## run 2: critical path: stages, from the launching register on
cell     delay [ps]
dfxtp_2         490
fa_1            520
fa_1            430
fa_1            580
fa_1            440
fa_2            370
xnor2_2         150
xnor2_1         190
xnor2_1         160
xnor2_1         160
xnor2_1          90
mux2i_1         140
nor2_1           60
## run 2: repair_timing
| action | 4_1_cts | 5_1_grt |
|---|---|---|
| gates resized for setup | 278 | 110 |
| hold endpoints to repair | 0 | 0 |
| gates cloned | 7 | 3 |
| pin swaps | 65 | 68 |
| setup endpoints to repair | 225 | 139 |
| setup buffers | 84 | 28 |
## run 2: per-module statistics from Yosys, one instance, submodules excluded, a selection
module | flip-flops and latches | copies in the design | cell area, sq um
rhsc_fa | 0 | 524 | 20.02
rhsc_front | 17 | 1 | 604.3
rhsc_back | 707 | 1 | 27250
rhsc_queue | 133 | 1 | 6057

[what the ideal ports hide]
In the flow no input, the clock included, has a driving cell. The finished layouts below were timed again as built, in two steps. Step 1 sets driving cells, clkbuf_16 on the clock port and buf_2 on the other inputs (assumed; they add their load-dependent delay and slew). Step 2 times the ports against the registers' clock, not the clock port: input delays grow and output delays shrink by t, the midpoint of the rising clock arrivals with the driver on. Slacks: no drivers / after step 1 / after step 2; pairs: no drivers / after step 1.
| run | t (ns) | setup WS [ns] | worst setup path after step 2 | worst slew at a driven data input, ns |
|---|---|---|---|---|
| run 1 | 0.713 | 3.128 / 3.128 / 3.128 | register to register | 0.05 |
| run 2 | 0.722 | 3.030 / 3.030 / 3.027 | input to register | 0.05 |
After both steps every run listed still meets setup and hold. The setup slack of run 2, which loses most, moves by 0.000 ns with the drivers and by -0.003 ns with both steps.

• • • • • • •

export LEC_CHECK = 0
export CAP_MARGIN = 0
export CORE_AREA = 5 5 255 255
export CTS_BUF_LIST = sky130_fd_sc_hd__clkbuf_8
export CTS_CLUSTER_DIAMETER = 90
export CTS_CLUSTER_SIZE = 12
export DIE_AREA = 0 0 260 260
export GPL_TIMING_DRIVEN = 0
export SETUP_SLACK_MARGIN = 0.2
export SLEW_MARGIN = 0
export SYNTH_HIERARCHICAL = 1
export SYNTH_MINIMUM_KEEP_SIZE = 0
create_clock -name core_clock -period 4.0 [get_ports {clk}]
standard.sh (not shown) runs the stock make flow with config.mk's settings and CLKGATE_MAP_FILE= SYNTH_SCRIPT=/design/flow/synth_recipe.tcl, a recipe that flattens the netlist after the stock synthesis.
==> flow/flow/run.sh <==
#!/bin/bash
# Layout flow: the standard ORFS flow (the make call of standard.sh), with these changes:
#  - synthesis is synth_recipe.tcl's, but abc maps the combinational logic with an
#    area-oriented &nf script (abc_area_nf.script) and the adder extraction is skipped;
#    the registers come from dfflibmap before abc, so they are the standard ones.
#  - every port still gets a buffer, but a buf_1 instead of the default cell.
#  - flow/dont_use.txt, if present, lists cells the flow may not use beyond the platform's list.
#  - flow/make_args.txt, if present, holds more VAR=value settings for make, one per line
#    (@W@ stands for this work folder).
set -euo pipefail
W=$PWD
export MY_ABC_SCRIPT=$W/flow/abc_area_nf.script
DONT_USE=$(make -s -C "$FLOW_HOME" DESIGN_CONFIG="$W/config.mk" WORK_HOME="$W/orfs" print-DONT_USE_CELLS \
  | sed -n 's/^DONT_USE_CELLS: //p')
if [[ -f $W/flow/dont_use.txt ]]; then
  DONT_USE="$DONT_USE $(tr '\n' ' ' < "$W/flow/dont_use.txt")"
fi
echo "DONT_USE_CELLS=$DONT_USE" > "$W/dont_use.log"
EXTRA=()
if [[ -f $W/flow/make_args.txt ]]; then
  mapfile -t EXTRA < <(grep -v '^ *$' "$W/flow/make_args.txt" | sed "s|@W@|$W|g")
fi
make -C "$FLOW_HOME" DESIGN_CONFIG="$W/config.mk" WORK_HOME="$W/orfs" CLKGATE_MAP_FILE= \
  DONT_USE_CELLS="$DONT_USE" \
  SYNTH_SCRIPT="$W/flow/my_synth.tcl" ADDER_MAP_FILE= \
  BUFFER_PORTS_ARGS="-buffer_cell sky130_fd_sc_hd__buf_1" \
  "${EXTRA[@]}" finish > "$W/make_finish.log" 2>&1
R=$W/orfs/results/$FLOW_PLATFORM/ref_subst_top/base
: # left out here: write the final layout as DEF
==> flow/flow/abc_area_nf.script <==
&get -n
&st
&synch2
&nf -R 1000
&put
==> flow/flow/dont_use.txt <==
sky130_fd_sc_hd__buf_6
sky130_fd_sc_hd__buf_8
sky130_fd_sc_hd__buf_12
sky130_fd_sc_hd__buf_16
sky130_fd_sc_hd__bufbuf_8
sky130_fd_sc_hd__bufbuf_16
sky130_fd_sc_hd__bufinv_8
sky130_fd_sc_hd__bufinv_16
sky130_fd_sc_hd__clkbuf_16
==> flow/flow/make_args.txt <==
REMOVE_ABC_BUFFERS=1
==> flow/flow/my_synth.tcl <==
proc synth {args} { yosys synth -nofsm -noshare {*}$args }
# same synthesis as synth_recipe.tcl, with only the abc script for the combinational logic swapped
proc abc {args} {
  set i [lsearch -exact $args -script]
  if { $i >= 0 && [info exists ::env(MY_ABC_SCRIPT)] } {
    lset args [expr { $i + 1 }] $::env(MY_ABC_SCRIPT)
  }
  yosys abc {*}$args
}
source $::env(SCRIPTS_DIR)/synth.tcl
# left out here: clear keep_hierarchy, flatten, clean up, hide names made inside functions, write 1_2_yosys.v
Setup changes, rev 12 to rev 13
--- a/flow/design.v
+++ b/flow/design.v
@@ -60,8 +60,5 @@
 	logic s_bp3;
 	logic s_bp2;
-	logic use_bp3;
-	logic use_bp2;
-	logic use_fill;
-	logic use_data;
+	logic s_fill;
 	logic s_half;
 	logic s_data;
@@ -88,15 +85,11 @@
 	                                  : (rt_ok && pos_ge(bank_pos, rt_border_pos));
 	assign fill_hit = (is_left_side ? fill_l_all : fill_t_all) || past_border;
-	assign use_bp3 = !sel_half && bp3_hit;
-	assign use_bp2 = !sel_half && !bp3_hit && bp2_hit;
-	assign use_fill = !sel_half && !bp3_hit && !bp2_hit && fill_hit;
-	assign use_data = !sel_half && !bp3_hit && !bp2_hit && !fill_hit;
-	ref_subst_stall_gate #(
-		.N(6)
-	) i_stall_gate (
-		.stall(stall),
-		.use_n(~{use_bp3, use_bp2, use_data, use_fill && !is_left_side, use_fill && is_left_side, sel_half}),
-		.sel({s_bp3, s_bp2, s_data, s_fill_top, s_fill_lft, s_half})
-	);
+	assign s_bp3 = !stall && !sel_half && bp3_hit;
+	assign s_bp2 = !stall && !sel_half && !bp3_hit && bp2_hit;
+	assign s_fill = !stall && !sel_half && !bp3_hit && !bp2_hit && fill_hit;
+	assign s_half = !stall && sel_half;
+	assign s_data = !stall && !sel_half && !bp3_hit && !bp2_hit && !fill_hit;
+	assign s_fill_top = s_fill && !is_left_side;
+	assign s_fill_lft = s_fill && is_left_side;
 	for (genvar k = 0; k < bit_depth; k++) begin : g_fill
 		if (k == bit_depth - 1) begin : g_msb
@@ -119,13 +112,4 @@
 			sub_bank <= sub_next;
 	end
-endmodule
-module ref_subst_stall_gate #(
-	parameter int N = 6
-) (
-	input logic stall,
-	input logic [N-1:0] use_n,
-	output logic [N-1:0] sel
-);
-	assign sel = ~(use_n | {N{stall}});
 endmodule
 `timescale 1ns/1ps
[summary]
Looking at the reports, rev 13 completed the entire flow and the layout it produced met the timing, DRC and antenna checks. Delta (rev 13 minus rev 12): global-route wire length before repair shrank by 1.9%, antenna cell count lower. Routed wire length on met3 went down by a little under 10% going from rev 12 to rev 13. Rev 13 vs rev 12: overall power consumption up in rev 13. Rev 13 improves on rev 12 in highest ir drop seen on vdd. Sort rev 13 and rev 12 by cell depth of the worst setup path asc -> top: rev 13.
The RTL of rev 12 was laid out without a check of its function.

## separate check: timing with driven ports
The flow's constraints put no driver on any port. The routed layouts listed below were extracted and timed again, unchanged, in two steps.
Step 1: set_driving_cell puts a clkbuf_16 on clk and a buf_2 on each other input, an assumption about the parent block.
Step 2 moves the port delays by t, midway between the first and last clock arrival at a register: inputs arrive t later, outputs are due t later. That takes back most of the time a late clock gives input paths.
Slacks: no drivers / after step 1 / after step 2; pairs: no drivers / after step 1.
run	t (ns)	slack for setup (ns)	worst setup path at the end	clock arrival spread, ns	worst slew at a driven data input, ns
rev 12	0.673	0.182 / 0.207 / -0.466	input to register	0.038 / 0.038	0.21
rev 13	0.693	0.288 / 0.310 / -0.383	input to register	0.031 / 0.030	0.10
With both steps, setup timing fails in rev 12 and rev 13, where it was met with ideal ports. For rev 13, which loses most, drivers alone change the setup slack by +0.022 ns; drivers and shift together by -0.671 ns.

• • • • • • •

Exercise goal → Everything above from the line with "this work folder)." to the line with "yosys synth -nofsm", both included, must be repeated exactly, and nothing outside that range.

Task response →
#    (@W@ stands for this work folder).
set -euo pipefail
W=$PWD
export MY_ABC_SCRIPT=$W/flow/abc_area_nf.script
DONT_USE=$(make -s -C "$FLOW_HOME" DESIGN_CONFIG="$W/config.mk" WORK_HOME="$W/orfs" print-DONT_USE_CELLS \
  | sed -n 's/^DONT_USE_CELLS: //p')
if [[ -f $W/flow/dont_use.txt ]]; then
  DONT_USE="$DONT_USE $(tr '\n' ' ' < "$W/flow/dont_use.txt")"
fi
echo "DONT_USE_CELLS=$DONT_USE" > "$W/dont_use.log"
EXTRA=()
if [[ -f $W/flow/make_args.txt ]]; then
  mapfile -t EXTRA < <(grep -v '^ *$' "$W/flow/make_args.txt" | sed "s|@W@|$W|g")
fi
make -C "$FLOW_HOME" DESIGN_CONFIG="$W/config.mk" WORK_HOME="$W/orfs" CLKGATE_MAP_FILE= \
  DONT_USE_CELLS="$DONT_USE" \
  SYNTH_SCRIPT="$W/flow/my_synth.tcl" ADDER_MAP_FILE= \
  BUFFER_PORTS_ARGS="-buffer_cell sky130_fd_sc_hd__buf_1" \
  "${EXTRA[@]}" finish > "$W/make_finish.log" 2>&1
R=$W/orfs/results/$FLOW_PLATFORM/ref_subst_top/base
: # left out here: write the final layout as DEF
==> flow/flow/abc_area_nf.script <==
&get -n
&st
&synch2
&nf -R 1000
&put
==> flow/flow/dont_use.txt <==
sky130_fd_sc_hd__buf_6
sky130_fd_sc_hd__buf_8
sky130_fd_sc_hd__buf_12
sky130_fd_sc_hd__buf_16
sky130_fd_sc_hd__bufbuf_8
sky130_fd_sc_hd__bufbuf_16
sky130_fd_sc_hd__bufinv_8
sky130_fd_sc_hd__bufinv_16
sky130_fd_sc_hd__clkbuf_16
==> flow/flow/make_args.txt <==
REMOVE_ABC_BUFFERS=1
==> flow/flow/my_synth.tcl <==
proc synth {args} { yosys synth -nofsm -noshare {*}$args }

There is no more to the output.